Boostrapping a connector

We’ll see the steps to bootstrap a new connector.

Besides that, you may want to use the existing connectors to have some real implementation examples:

Be aware that the connector API has changed in Odoo 10.0, so the examples might be outdated.

Some boilerplate is necessary, so this document will guide you through some steps. Please also take a look on the Naming conventions.

For the sake of the example, we’ll imagine we have to synchronize Odoo with a coffee machine.

Odoo Manifest

As we want to synchronize Odoo with a coffee machine, we’ll name our connector connector_coffee.

First, we need to create the Odoo addons itself, editing the connector_coffee/__manifest__.py manifest.

 # -*- coding: utf-8 -*-
 {'name': 'Coffee Connector',
  'version': '1.0.0',
  'category': 'Connector',
  'depends': ['connector',
              ],
  'author': 'Myself',
  'license': 'LGPL-3',
  'description': """
 Coffee Connector
 ================

 Connect Odoo to my coffee machine.

 Features:

 * Poor a coffee when Odoo is busy for too long
 """,
  'data': [],
  'installable': True,
 }

Nothing special but 2 things to note:

  • It depends from connector. connector itself depends from queue_job, component and component_event. queue_job is in the OCA/queue repository.

  • The module category should be Connector.

Of course, we also need to create the __init__.py file where we will put the imports of our python modules.

Backend Model

Reference: Backend Model

We need to create a Backend representing the external service. Every record we synchronize will be linked with a record of coffee.backend. This backend is our collection of Components.

The coffee.backend model is an _inherit of connector.backend. In connector_coffee/models/coffee_binding.py:

from odoo import api, fields, models


class CoffeeBackend(models.Model):
    _name = 'coffee.backend'
    _description = 'Coffee Backend'
    _inherit = 'connector.backend'

    location = fields.Char(string='Location')
    username = fields.Char(string='Username')
    password = fields.Char(string='Password')

Notes:

  • We can other fields for the configuration of the connection or the synchronizations.

Abstract Binding

Reference: Binding Model

In order to share common features between all the bindings (see Bindings), create an abstract binding model.
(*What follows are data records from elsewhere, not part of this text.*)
File: src/hdl/cmd_decode.sv
`timescale 1ns/1ps

module cmd_decode (
  input  logic            clk,
  input  logic            rst_n,
  input  logic            cmd_valid,
  input  mv_pkg::cmd_op_t cmd_op,
  input  mv_pkg::row_t    cmd_rows,
  input  logic            a_ready,
  input  logic            wr_done,
  output logic            a_restart,
  output logic            a_valid,
  output logic            run_start,
  output mv_pkg::row_t    run_rows,
  output logic            busy,
  output logic            done
);

  mv_pkg::dec_state_t state;
  mv_pkg::row_t       rows_clamped;
  logic               start_cmd;

  // Only run opcodes start anything and only when idle
  assign start_cmd = cmd_valid && (state == mv_pkg::S_IDLE) &&
                     ((cmd_op == mv_pkg::OP_RUN_LOAD) || (cmd_op == mv_pkg::OP_RUN_REUSE));

  always_comb begin
    if (cmd_rows == '0) begin
      rows_clamped = mv_pkg::row_t'(1);
    end else if (cmd_rows > mv_pkg::ROWS) begin
      rows_clamped = mv_pkg::row_t'(mv_pkg::ROWS);
    end else begin
      rows_clamped = cmd_rows;
    end
  end

  assign a_valid = (state == mv_pkg::S_LOAD);
  assign busy    = (state != mv_pkg::S_IDLE);  // Falls together with done

  // ****************************************
  // Run sequencer
  // ****************************************
  always_ff @(posedge clk or negedge rst_n) begin
    if (!rst_n) begin
      state     <= mv_pkg::S_IDLE;
      a_restart <= 1'b0;
      run_start <= 1'b0;
      done      <= 1'b0;
      run_rows  <= '0;
    end else begin
      a_restart <= 1'b0;
      run_start <= 1'b0;
      done      <= 1'b0;
      case (state)
        mv_pkg::S_IDLE: begin
          if (start_cmd) begin
            run_rows <= rows_clamped;
            if (cmd_op == mv_pkg::OP_RUN_LOAD) begin
              state     <= mv_pkg::S_LOAD;
              a_restart <= 1'b1;
            end else begin
              state     <= mv_pkg::S_RUN;  // Reuse skips the load
              run_start <= 1'b1;
            end
          end
        end
        mv_pkg::S_LOAD: begin
          // a_ready is stale while the restart pulse is still out
          if (a_ready && !a_restart) begin
            state     <= mv_pkg::S_RUN;
            run_start <= 1'b1;
          end
        end
        mv_pkg::S_RUN: begin
          state <= mv_pkg::S_WAIT;
        end
        mv_pkg::S_WAIT: begin
          if (wr_done) begin
            state <= mv_pkg::S_IDLE;
            done  <= 1'b1;
          end
        end
        default: state <= mv_pkg::S_IDLE;
      endcase
    end
  end

  // Last write of a run only lands while waiting for it
  a_done_order: assert property (@(posedge clk) disable iff (!rst_n)
    wr_done |-> (state == mv_pkg::S_WAIT))
    else $error("wr_done arrived outside S_WAIT");

endmodule

File: src/hdl/dot_engine.sv
`timescale 1ns/1ps

module dot_engine (
  input  logic                                clk,
  input  logic                                rst_n,
  input  logic                                run_start,
  input  mv_pkg::row_t                        run_rows,
  input  mv_pkg::data_t [mv_pkg::A_DEPTH-1:0] vec,
  input  mv_pkg::data_t                       b_bram_dout,
  output logic                                b_bram_enb,
  output mv_pkg::b_addr_t                     b_bram_addrb,
  output logic                                row_valid,
  output mv_pkg::acc_t                        row_sum,
  output mv_pkg::row_t                        row_idx
);

  logic                             issuing;
  logic [mv_pkg::A_INDEX_WIDTH-1:0] col_cnt;
  mv_pkg::row_t                     row_cnt;
  logic                             last_col;
  logic                             last_row;

  // Stage 1 tags aligned with b_bram_dout
  logic                             s1_valid;
  logic [mv_pkg::A_INDEX_WIDTH-1:0] s1_col;
  logic                             s1_last;
  mv_pkg::row_t                     s1_row;

  mv_pkg::acc_t                     product;

  // ****************************************
  // Address issue
  // ****************************************

  assign last_col = (col_cnt == mv_pkg::A_INDEX_WIDTH'(mv_pkg::A_DEPTH - 1));
  assign last_row = (row_cnt == mv_pkg::row_t'(run_rows - 1'b1));

  assign b_bram_enb   = issuing;
  assign b_bram_addrb = mv_pkg::b_addr_t'(row_cnt * mv_pkg::A_DEPTH + col_cnt);

  always_ff @(posedge clk or negedge rst_n) begin
    if (!rst_n) begin
      issuing <= 1'b0;
      col_cnt <= '0;
      row_cnt <= '0;
    end else if (run_start) begin
      issuing <= 1'b1;
      col_cnt <= '0;
      row_cnt <= '0;
    end else if (issuing) begin
      if (last_col) begin
        col_cnt <= '0;
        row_cnt <= row_cnt + 1'b1;  // Next row right behind
        if (last_row) begin
          issuing <= 1'b0;
        end
      end else begin
        col_cnt <= col_cnt + 1'b1;
      end
    end
  end

  // ****************************************
  // Tag pipeline and MAC
  // ****************************************

  always_ff @(posedge clk or negedge rst_n) begin
    if (!rst_n) begin
      s1_valid  <= 1'b0;
      row_valid <= 1'b0;
    end else begin
      s1_valid  <= issuing;
      row_valid <= s1_valid && s1_last;  // Sum complete after last column
    end
  end

  always_ff @(posedge clk) begin
    s1_col  <= col_cnt;
    s1_last <= last_col;
    s1_row  <= row_cnt;
    row_idx <= s1_row;
  end

  assign product = mv_pkg::acc_t'(vec[s1_col]) * mv_pkg::acc_t'(b_bram_dout);

  // Column zero opens a fresh sum
  always_ff @(posedge clk) begin
    if (s1_valid) begin
      if (s1_col == '0) begin
        row_sum <= product;
      end else begin
        row_sum <= row_sum + product;
      end
    end
  end

  // Sequencer must wait for the previous run to drain
  a_no_restart: assert property (@(posedge clk) disable iff (!rst_n)
    run_start |-> !issuing)
    else $error("run_start while B rows still issuing");

endmodule

File: src/hdl/mv_top.sv
`timescale 1ns/1ps

module mv_top (
  input  logic            clk,
  input  logic            rst_n,
  // Command
  input  logic            cmd_valid,
  input  mv_pkg::cmd_op_t cmd_op,
  input  mv_pkg::row_t    cmd_rows,
  // A memory
  output logic            a_bram_enb,
  output mv_pkg::a_addr_t a_bram_addrb,
  input  mv_pkg::data_t   a_bram_dout,
  // B memory
  output logic            b_bram_enb,
  output mv_pkg::b_addr_t b_bram_addrb,
  input  mv_pkg::data_t   b_bram_dout,
  // Result memory
  output logic            res_we,
  output mv_pkg::row_t    res_addr,
  output mv_pkg::acc_t    res_wdata,
  // Status
  output logic            busy,
  output logic            done
);

  // ****************************************
  // Internal wires
  // ****************************************

  logic                                a_restart;
  logic                                a_valid;
  logic                                a_ready;
  logic                                run_start;
  mv_pkg::row_t                        run_rows;
  mv_pkg::data_t [mv_pkg::A_DEPTH-1:0] vec;
  logic                                row_valid;
  mv_pkg::acc_t                        row_sum;
  mv_pkg::row_t                        row_idx;
  logic                                wr_done;

  // ****************************************
  // Decode
  // ****************************************

  cmd_decode cmd_decode_inst (
    .clk       (clk),
    .rst_n     (rst_n),
    .cmd_valid (cmd_valid),
    .cmd_op    (cmd_op),
    .cmd_rows  (cmd_rows),
    .a_ready   (a_ready),
    .wr_done   (wr_done),
    .a_restart (a_restart),
    .a_valid   (a_valid),
    .run_start (run_start),
    .run_rows  (run_rows),
    .busy      (busy),
    .done      (done)
  );

  // ****************************************
  // Execute
  // ****************************************

  a_loader a_loader_inst (
    .clk          (clk),
    .rst_n        (rst_n),
    .a_restart    (a_restart),
    .a_valid      (a_valid),
    .a_ready      (a_ready),
    .a_bram_dout  (a_bram_dout),
    .a_bram_enb   (a_bram_enb),
    .a_bram_addrb (a_bram_addrb),
    .vec          (vec)
  );

  dot_engine dot_engine_inst (
    .clk          (clk),
    .rst_n        (rst_n),
    .run_start    (run_start),
    .run_rows     (run_rows),
    .vec          (vec),
    .b_bram_dout  (b_bram_dout),
    .b_bram_enb   (b_bram_enb),
    .b_bram_addrb (b_bram_addrb),
    .row_valid    (row_valid),
    .row_sum      (row_sum),
    .row_idx      (row_idx)
  );

  // Results
  result_writer result_writer_inst (
    .clk       (clk),
    .rst_n     (rst_n),
    .run_start (run_start),
    .run_rows  (run_rows),
    .row_valid (row_valid),
    .row_sum   (row_sum),
    .row_idx   (row_idx),
    .res_we    (res_we),
    .res_addr  (res_addr),
    .res_wdata (res_wdata),
    .wr_done   (wr_done)
  );

endmodule
<file path="config.mk">
export PLATFORM = sky130hd
export DESIGN_NAME = mesh_router
export DESIGN_NICKNAME = d
export VERILOG_FILES = /design/src/mesh_pkg.sv /design/src/mesh_fifo.sv /design/src/mesh_router.sv
export SDC_FILE = /design/constraint.sdc
export NUM_CORES = 1
export LEC_CHECK = 0
export BUFFER_PORTS_ARGS = -buffer_cell sky130_fd_sc_hd__buf_2
export CELL_PAD_IN_SITES_DETAIL_PLACEMENT = 1
export CELL_PAD_IN_SITES_GLOBAL_PLACEMENT = 1
export CORE_ASPECT_RATIO = 1.25
export CORE_UTILIZATION = 49
export DETAILED_ROUTE_END_ITERATION = 8
export PLACE_DENSITY = 0.79
export SLEW_MARGIN = 25
export SYNTH_ARGS = -nofsm -noshare
export SYNTH_HDL_FRONTEND = slang
export SYNTH_HIERARCHICAL = 1
export SYNTH_SLANG_ARGS = --single-unit
</file>
<file path="constraint.sdc">
create_clock -name clk_i -period 9.6 [get_ports clk_i]
set_input_delay 0.96 -clock clk_i [delete_from_list [all_inputs] [get_ports clk_i]]
set_output_delay 0.96 -clock clk_i [all_outputs]
set_load 0.1 [all_outputs]
</file>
It can be as follows (in connector_coffee/models/coffee_binding.py):

from odoo import models, fields


class CoffeeBinding(models.AbstractModel):
    _name = 'coffee.binding'
    _inherit = 'external.binding'
    _description = 'Coffee Binding (abstract)'

    # odoo_id = odoo-side id must be declared in concrete model
    backend_id = fields.Many2one(
        comodel_name='coffee.backend',
        string='Coffee Backend',
        required=True,
        ondelete='restrict',
    )
    coffee_id = fields.Integer(string='ID in the Coffee Machine',
                               index=True)

Notes:

  • This model inherit from external.binding

  • Any number of fields or methods can be added

Components

Reference: Components

We’ll probably need to create synchronizers, mappers, backend adapters, binders and maybe our own kind of components.

Their implementation can vary from a project to another. Have a look on the Odoo Magento Connector and Odoo Prestashop Connector projects.